Academics gave a mixed response yesterday to the government's offer of extra money to retain the United Kingdom's star researchers and encourage high-flyers from abroad to take up British posts.

The cost of split infinitives in business letters is not confined to raising the blood-pressure of grammatical purists, it seems.
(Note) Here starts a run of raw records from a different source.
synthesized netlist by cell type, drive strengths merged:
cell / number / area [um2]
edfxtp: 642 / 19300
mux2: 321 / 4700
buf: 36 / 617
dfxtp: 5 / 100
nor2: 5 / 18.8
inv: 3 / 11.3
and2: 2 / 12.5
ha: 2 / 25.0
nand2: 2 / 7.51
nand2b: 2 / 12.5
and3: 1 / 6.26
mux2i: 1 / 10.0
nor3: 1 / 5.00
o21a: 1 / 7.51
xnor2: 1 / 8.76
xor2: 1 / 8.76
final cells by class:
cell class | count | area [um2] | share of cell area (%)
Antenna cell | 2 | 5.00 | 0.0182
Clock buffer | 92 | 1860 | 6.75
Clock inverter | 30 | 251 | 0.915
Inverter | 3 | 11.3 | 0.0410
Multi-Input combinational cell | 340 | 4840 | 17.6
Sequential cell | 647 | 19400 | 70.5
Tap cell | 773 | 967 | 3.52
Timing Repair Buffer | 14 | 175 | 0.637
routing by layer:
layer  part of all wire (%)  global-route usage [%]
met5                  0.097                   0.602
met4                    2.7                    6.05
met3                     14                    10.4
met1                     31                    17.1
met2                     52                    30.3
**src/rtl/packet_header_parser_macros.svh**
```systemverilog
// Assertion helpers for the packet header parser.
// Both forms are clocked on aclk and are switched off while aresetn is low.
`ifndef PACKET_HEADER_PARSER_MACROS_SVH
`define PACKET_HEADER_PARSER_MACROS_SVH

// Same-cycle implication.
`define PHP_ASSERT_IMP(label, ante, cons, msg) \
    label: assert property (@(posedge aclk) disable iff (!aresetn) (ante) |-> (cons)) \
        else $error(msg);

// Next-cycle implication.
`define PHP_ASSERT_NXT(label, ante, cons, msg) \
    label: assert property (@(posedge aclk) disable iff (!aresetn) (ante) |=> (cons)) \
        else $error(msg);

`endif

```
**src/rtl/php_pkg.sv**
```systemverilog
package php_pkg;

    localparam int unsigned MAX_FRAME_DEF = 2048;

    localparam logic [15:0] ETH_TYPE_IPV4 = 16'h0800;
    localparam logic [15:0] ETH_TYPE_ARP  = 16'h0806;

    localparam logic [7:0] PROTO_ICMP = 8'd1;
    localparam logic [7:0] PROTO_TCP  = 8'd6;
    localparam logic [7:0] PROTO_UDP  = 8'd17;

    localparam logic [1:0] FK_IPV4  = 2'd0;
    localparam logic [1:0] FK_ARP   = 2'd1;
    localparam logic [1:0] FK_OTHER = 2'd2;

    localparam logic [2:0] TK_NONE  = 3'd0;
    localparam logic [2:0] TK_ICMP  = 3'd1;
    localparam logic [2:0] TK_TCP   = 3'd2;
    localparam logic [2:0] TK_UDP   = 3'd3;
    localparam logic [2:0] TK_OTHER = 3'd4;

    localparam logic [15:0] ETH_HDR_BYTES = 16'd14;
    localparam logic [15:0] ARP_BODY_BYTES = 16'd28;
    localparam logic [5:0]  MIN_IP_HDR = 6'd20;
    localparam logic [15:0] PORT_HDR_BYTES = 16'd8;
    localparam logic [15:0] MIN_TCP_HDR = 16'd20;

    // Frame state captured at the last byte of a frame.
    typedef struct packed {
        logic [15:0] byte_count;
        logic [15:0] ether_kind;
        logic [5:0]  header_len;
        logic [15:0] tcp_len;
        logic [7:0]  proto;
        logic [15:0] ip_accum;
        logic [15:0] tcp_accum;
        logic [15:0] src_port;
        logic [15:0] dst_port;
        logic [7:0]  tcp_offset_byte;
        logic [7:0]  tcp_flags;
        logic [15:0] arp_op;
        logic [3:0]  ip_version;
    } snap_t;

    // Summary transaction; the first member sits in the highest bits.
    typedef struct packed {
        logic        truncated;
        logic [15:0] op_code;
        logic [5:0]  tcp_offset_bytes;
        logic [7:0]  tcp_flag_bits;
        logic [15:0] dest_port;
        logic [15:0] source_port;
        logic        tcp_sum_ok;
        logic        ip_sum_ok;
        logic [5:0]  ip_header_bytes;
        logic [3:0]  ip_version;
        logic [2:0]  transport_kind;
        logic [1:0]  frame_kind;
    } result_t;

    localparam int unsigned RESULT_W = $bits(result_t);

    // Ones'-complement add with end-around carry.
    function automatic logic [15:0] fold_add(input logic [15:0] acc, input logic [15:0] w);
        logic [16:0] s;
        s = {1'b0, acc} + {1'b0, w};
        return s[15:0] + {15'b0, s[16]};
    endfunction

    function automatic logic [5:0] transport_start(input logic [5:0] hlen);
        return (hlen < MIN_IP_HDR) ? MIN_IP_HDR : hlen;
    endfunction

endpackage

```
**src/rtl/php_parse.sv**
```systemverilog
module php_parse #(
    parameter int unsigned MAX_FRAME = php_pkg::MAX_FRAME_DEF
) (
    input  logic           aclk,
    input  logic           aresetn,
    input  logic           byte_go,
    input  logic [7:0]     frame_byte,
    input  logic           frame_end,
    output php_pkg::snap_t snap_next
);
    import php_pkg::*;

    localparam int unsigned IDX_W = $clog2(MAX_FRAME + 1);

    logic [IDX_W-1:0] byte_idx_reg, byte_idx_next;
    logic [15:0] ether_reg, ether_next;
    logic [5:0]  hlen_reg, hlen_next;
    logic [15:0] total_reg, total_next;
    logic [7:0]  proto_reg, proto_next;
    logic [15:0] ip_acc_reg, ip_acc_next;
    logic [15:0] tcp_acc_reg, tcp_acc_next;
    logic [7:0]  hold_reg, hold_next;
    logic [15:0] sport_reg, sport_next;
    logic [15:0] dport_reg, dport_next;
    logic [7:0]  b12_reg, b12_next;
    logic [7:0]  b13_reg, b13_next;
    logic [15:0] arp_op_reg, arp_op_next;
    logic [3:0]  ver_reg, ver_next;

    logic [15:0] idx16, k, t, word, tlen, start16;
    logic [16:0] t_plus1;
    logic [5:0]  start;

    always_comb begin
        byte_idx_next = byte_idx_reg;
        ether_next    = ether_reg;
        hlen_next     = hlen_reg;
        total_next    = total_reg;
        proto_next    = proto_reg;
        ip_acc_next   = ip_acc_reg;
        tcp_acc_next  = tcp_acc_reg;
        hold_next     = hold_reg;
        sport_next    = sport_reg;
        dport_next    = dport_reg;
        b12_next      = b12_reg;
        b13_next      = b13_reg;
        arp_op_next   = arp_op_reg;
        ver_next      = ver_reg;

        idx16   = 16'(byte_idx_reg);
        k       = idx16 - ETH_HDR_BYTES;
        word    = {hold_reg, frame_byte};
        start   = transport_start(hlen_reg);
        start16 = {10'b0, start};
        tlen    = total_reg - start16;
        t       = k - start16;
        t_plus1 = {1'b0, t} + 17'd1;

        if (byte_idx_reg < IDX_W'(MAX_FRAME)) begin
            byte_idx_next = byte_idx_reg + IDX_W'(1);
            if (idx16 == 16'd12) begin
                hold_next = frame_byte;
            end else if (idx16 == 16'd13) begin
                ether_next = word;
            end else if (idx16 > 16'd13) begin
                if (ether_reg == ETH_TYPE_ARP) begin
                    if (k == 16'd6) hold_next = frame_byte;
                    if (k == 16'd7) arp_op_next = word;
                end else if (ether_reg == ETH_TYPE_IPV4) begin
                    if (k == 16'd0) begin
                        ver_next  = frame_byte[7:4];
                        hlen_next = {frame_byte[3:0], 2'b00};
                    end
                    if (k == 16'd3) total_next = word;
                    if (k == 16'd9) proto_next = frame_byte;
                    if (k[0]) begin
                        if (k < {10'b0, hlen_reg}) ip_acc_next = fold_add(ip_acc_reg, word);
                        if (k >= 16'd12 && k <= 16'd19) begin
                            tcp_acc_next = fold_add(tcp_acc_reg, word);
                        end
                    end
                    if (k >= start16) begin
                        if (t == 16'd1)  sport_next = word;
                        if (t == 16'd3)  dport_next = word;
                        if (t == 16'd12) b12_next = frame_byte;
                        if (t == 16'd13) b13_next = frame_byte;
                        if (t < tlen) begin
                            if (t[0]) begin
                                tcp_acc_next = fold_add(tcp_acc_reg, word);
                            end else if (t_plus1 == {1'b0, tlen}) begin
                                tcp_acc_next = fold_add(tcp_acc_reg, {frame_byte, 8'h00});
                            end
                        end
                    end
                    if (!k[0]) hold_next = frame_byte;
                end
            end
        end

        snap_next.byte_count      = 16'(byte_idx_next);
        snap_next.ether_kind      = ether_next;
        snap_next.header_len      = hlen_next;
        snap_next.tcp_len         = total_next - {10'b0, transport_start(hlen_next)};
        snap_next.proto           = proto_next;
        snap_next.ip_accum        = ip_acc_next;
        snap_next.tcp_accum       = tcp_acc_next;
        snap_next.src_port        = sport_next;
        snap_next.dst_port        = dport_next;
        snap_next.tcp_offset_byte = b12_next;
        snap_next.tcp_flags       = b13_next;
        snap_next.arp_op          = arp_op_next;
        snap_next.ip_version      = ver_next;
    end

    // The frame state returns to zero after the last byte of each frame.
    always_ff @(posedge aclk) begin
        if (!aresetn || (byte_go && frame_end)) begin
            byte_idx_reg <= '0;
            ether_reg    <= '0;
            hlen_reg     <= '0;
            total_reg    <= '0;
            proto_reg    <= '0;
            ip_acc_reg   <= '0;
            tcp_acc_reg  <= '0;
            hold_reg     <= '0;
            sport_reg    <= '0;
            dport_reg    <= '0;
            b12_reg      <= '0;
            b13_reg      <= '0;
            arp_op_reg   <= '0;
            ver_reg      <= '0;
        end else if (byte_go) begin
            byte_idx_reg <= byte_idx_next;
            ether_reg    <= ether_next;
            hlen_reg     <= hlen_next;
            total_reg    <= total_next;
            proto_reg    <= proto_next;
            ip_acc_reg   <= ip_acc_next;
            tcp_acc_reg  <= tcp_acc_next;
            hold_reg     <= hold_next;
            sport_reg    <= sport_next;
            dport_reg    <= dport_next;
            b12_reg      <= b12_next;
            b13_reg      <= b13_next;
            arp_op_reg   <= arp_op_next;
            ver_reg      <= ver_next;
        end
    end

endmodule

```
**src/rtl/php_summary.sv**
```systemverilog
module php_summary (
    input  php_pkg::snap_t   snap,
    output php_pkg::result_t res
);
    import php_pkg::*;

    logic [5:0]  start;
    logic [15:0] extra;
    logic [16:0] need;
    logic        trunc;
    logic [15:0] tcp_fold, tcp_final;

    always_comb begin
        start = transport_start(snap.header_len);
        res   = '0;
        extra = '0;
        need  = {1'b0, ETH_HDR_BYTES};

        case (snap.ether_kind)
            ETH_TYPE_IPV4: begin
                res.frame_kind = FK_IPV4;
                case (snap.proto)
                    PROTO_ICMP: begin
                        res.transport_kind = TK_ICMP;
                        extra = PORT_HDR_BYTES;
                    end
                    PROTO_TCP: begin
                        res.transport_kind = TK_TCP;
                        extra = (snap.tcp_len < MIN_TCP_HDR) ? MIN_TCP_HDR : snap.tcp_len;
                    end
                    PROTO_UDP: begin
                        res.transport_kind = TK_UDP;
                        extra = PORT_HDR_BYTES;
                    end
                    default: begin
                        res.transport_kind = TK_OTHER;
                    end
                endcase
                need = {1'b0, ETH_HDR_BYTES} + {11'b0, start} + {1'b0, extra};
            end
            ETH_TYPE_ARP: begin
                res.frame_kind = FK_ARP;
                need = {1'b0, ETH_HDR_BYTES} + {1'b0, ARP_BODY_BYTES};
            end
            default: begin
                res.frame_kind = FK_OTHER;
            end
        endcase

        trunc         = {1'b0, snap.byte_count} < need;
        res.truncated = trunc;

        // Pseudo-header protocol and segment length close the TCP sum.
        tcp_fold  = fold_add(snap.tcp_accum, {8'b0, PROTO_TCP});
        tcp_final = fold_add(tcp_fold, snap.tcp_len);

        if (res.frame_kind == FK_IPV4) begin
            res.ip_version      = snap.ip_version;
            res.ip_header_bytes = snap.header_len;
            res.ip_sum_ok       = !trunc && (snap.ip_accum == 16'hFFFF);
            if (res.transport_kind == TK_TCP || res.transport_kind == TK_UDP) begin
                res.source_port = snap.src_port;
                res.dest_port   = snap.dst_port;
            end
            if (res.transport_kind == TK_TCP) begin
                res.tcp_sum_ok       = !trunc && (tcp_final == 16'hFFFF);
                res.tcp_flag_bits    = snap.tcp_flags;
                res.tcp_offset_bytes = {snap.tcp_offset_byte[7:4], 2'b00};
            end
            if (res.transport_kind == TK_ICMP) begin
                res.op_code = {8'b0, snap.src_port[15:8]};
            end
        end else if (res.frame_kind == FK_ARP) begin
            res.op_code = snap.arp_op;
        end
    end

endmodule

```
**src/rtl/packet_header_parser.sv**
```systemverilog
// The summary transaction moves to m_axis from the edge that accepts the last byte of a frame
// through the input register, then the snapshot register, then the summary register.
// Throughput: one byte per cycle while a frame's last byte is not held back by a full output side.
// Reset (aresetn low, synchronous) empties all three stages and clears the frame state.
module packet_header_parser #(
    parameter int unsigned MAX_FRAME = php_pkg::MAX_FRAME_DEF
) (
    input  logic                         aclk,
    input  logic                         aresetn,
    input  logic                         s_axis_tvalid,
    output logic                         s_axis_tready,
    input  logic [7:0]                   s_axis_tdata,  // [7:0] frame_byte
    input  logic                         s_axis_tlast,  // frame_end
    output logic                         m_axis_tvalid,
    input  logic                         m_axis_tready,
    // From the lowest bit: frame_kind[1:0], transport_kind[4:2], ip_version[8:5],
    // ip_header_bytes[14:9], ip_sum_ok[15], tcp_sum_ok[16], source_port[32:17],
    // dest_port[48:33], tcp_flag_bits[56:49], tcp_offset_bytes[62:57],
    // op_code[78:63], truncated[79].
    output logic [php_pkg::RESULT_W-1:0] m_axis_tdata
);
    import php_pkg::*;

    // Input stage: one byte of the frame, held until the parser takes it.
    logic       in_valid_reg, in_valid_next;
    logic [7:0] in_byte_reg, in_byte_next;
    logic       in_last_reg, in_last_next;

    // Snapshot stage: the frame state as it stood after the last byte.
    logic  snap_valid_reg, snap_valid_next;
    snap_t snap_reg, snap_next_reg;
    snap_t snap_from_parse;

    // Output stage: the summary transaction offered on m_axis.
    logic    out_valid_reg, out_valid_next;
    result_t out_reg, out_next;
    result_t summary;

    logic out_free, snap_free, proc_go, in_free;

    // Each stage frees up when it is empty or its contents move on this cycle.
    // Bytes that do not end a frame never wait on the output side, so the parser keeps
    // taking bytes while a finished summary is still waiting to be taken.
    assign out_free  = !out_valid_reg || m_axis_tready;
    assign snap_free = !snap_valid_reg || out_free;
    assign proc_go   = in_valid_reg && (!in_last_reg || snap_free);
    assign in_free   = !in_valid_reg || proc_go;

    assign s_axis_tready = in_free;
    assign m_axis_tvalid = out_valid_reg;
    assign m_axis_tdata  = out_reg;

    php_parse #(
        .MAX_FRAME(MAX_FRAME)
    ) u_parse (
        .aclk      (aclk),
        .aresetn   (aresetn),
        .byte_go   (proc_go),
        .frame_byte(in_byte_reg),
        .frame_end (in_last_reg),
        .snap_next (snap_from_parse)
    );

    php_summary u_summary (
        .snap(snap_reg),
        .res (summary)
    );

    always_comb begin
        in_valid_next = in_valid_reg;
        in_byte_next  = in_byte_reg;
        in_last_next  = in_last_reg;
        if (in_free) begin
            in_valid_next = s_axis_tvalid;
            in_byte_next  = s_axis_tdata;
            in_last_next  = s_axis_tlast;
        end

        // A new snapshot replaces the old one only when the old one leaves in the same cycle.
        snap_valid_next = snap_valid_reg && !out_free;
        snap_next_reg   = snap_reg;
        if (proc_go && in_last_reg) begin
            snap_valid_next = 1'b1;
            snap_next_reg   = snap_from_parse;
        end

        out_valid_next = out_valid_reg;
        out_next       = out_reg;
        if (out_free) begin
            out_valid_next = snap_valid_reg;
            out_next       = summary;
        end
    end

    always_ff @(posedge aclk) begin
        if (!aresetn) begin
            in_valid_reg   <= 1'b0;
            snap_valid_reg <= 1'b0;
            out_valid_reg  <= 1'b0;
        end else begin
            in_valid_reg   <= in_valid_next;
            snap_valid_reg <= snap_valid_next;
            out_valid_reg  <= out_valid_next;
        end
    end

    always_ff @(posedge aclk) begin
        in_byte_reg <= in_byte_next;
        in_last_reg <= in_last_next;
        snap_reg    <= snap_next_reg;
        out_reg     <= out_next;
    end

`include "packet_header_parser_macros.svh"

    // Every frame end that the parser takes leaves a snapshot behind.
    `PHP_ASSERT_NXT(a_end_fills_snap, proc_go && in_last_reg, snap_valid_reg, "frame end lost")
    // A snapshot waiting on a stalled output stage is neither dropped nor overwritten.
    `PHP_ASSERT_NXT(a_snap_holds, snap_valid_reg && !out_free, snap_valid_reg && $stable(snap_reg), "pending snapshot disturbed")
    // A truncated frame never reports a good checksum.
    `PHP_ASSERT_IMP(a_trunc_no_sum, out_valid_reg && out_reg.truncated, !out_reg.ip_sum_ok && !out_reg.tcp_sum_ok, "checksum ok on truncated frame")
    // Only IPv4 frames carry a transport kind.
    `PHP_ASSERT_IMP(a_transport_ipv4, out_valid_reg && (out_reg.frame_kind != FK_IPV4), out_reg.transport_kind == TK_NONE, "transport kind on non-IPv4 frame")

endmodule

```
A report on corporate carelessness, published today, finds that bad business etiquette is costing companies up to £2bn a year in lost contracts, with "persistent sloppiness" more likely than serious mistakes to lead to loss of business.

GUARDIAN

A freshwater killer shrimp is about to invade Britain's rivers, threatening to wipe out weaker native species and eat its way through the insect populations vital for healthy fish life, according to Jaimie Dick of Queen's University, Belfast

INDEPENDENT

Working-class barristers are to be given fully funded apprenticeships under proposals backed by Cherie Booth QC that aim to end elitism at the Bar.

MISCELLANY

Britain's biggest ever vaccination programme since the campaign against polio - this time aimed at ridding the country of meningitis C - has been an overwhelming success with a reduction of up to 90 per cent in cases of the potentially fatal disease among school leavers. ( Guardian, Daily Telegraph )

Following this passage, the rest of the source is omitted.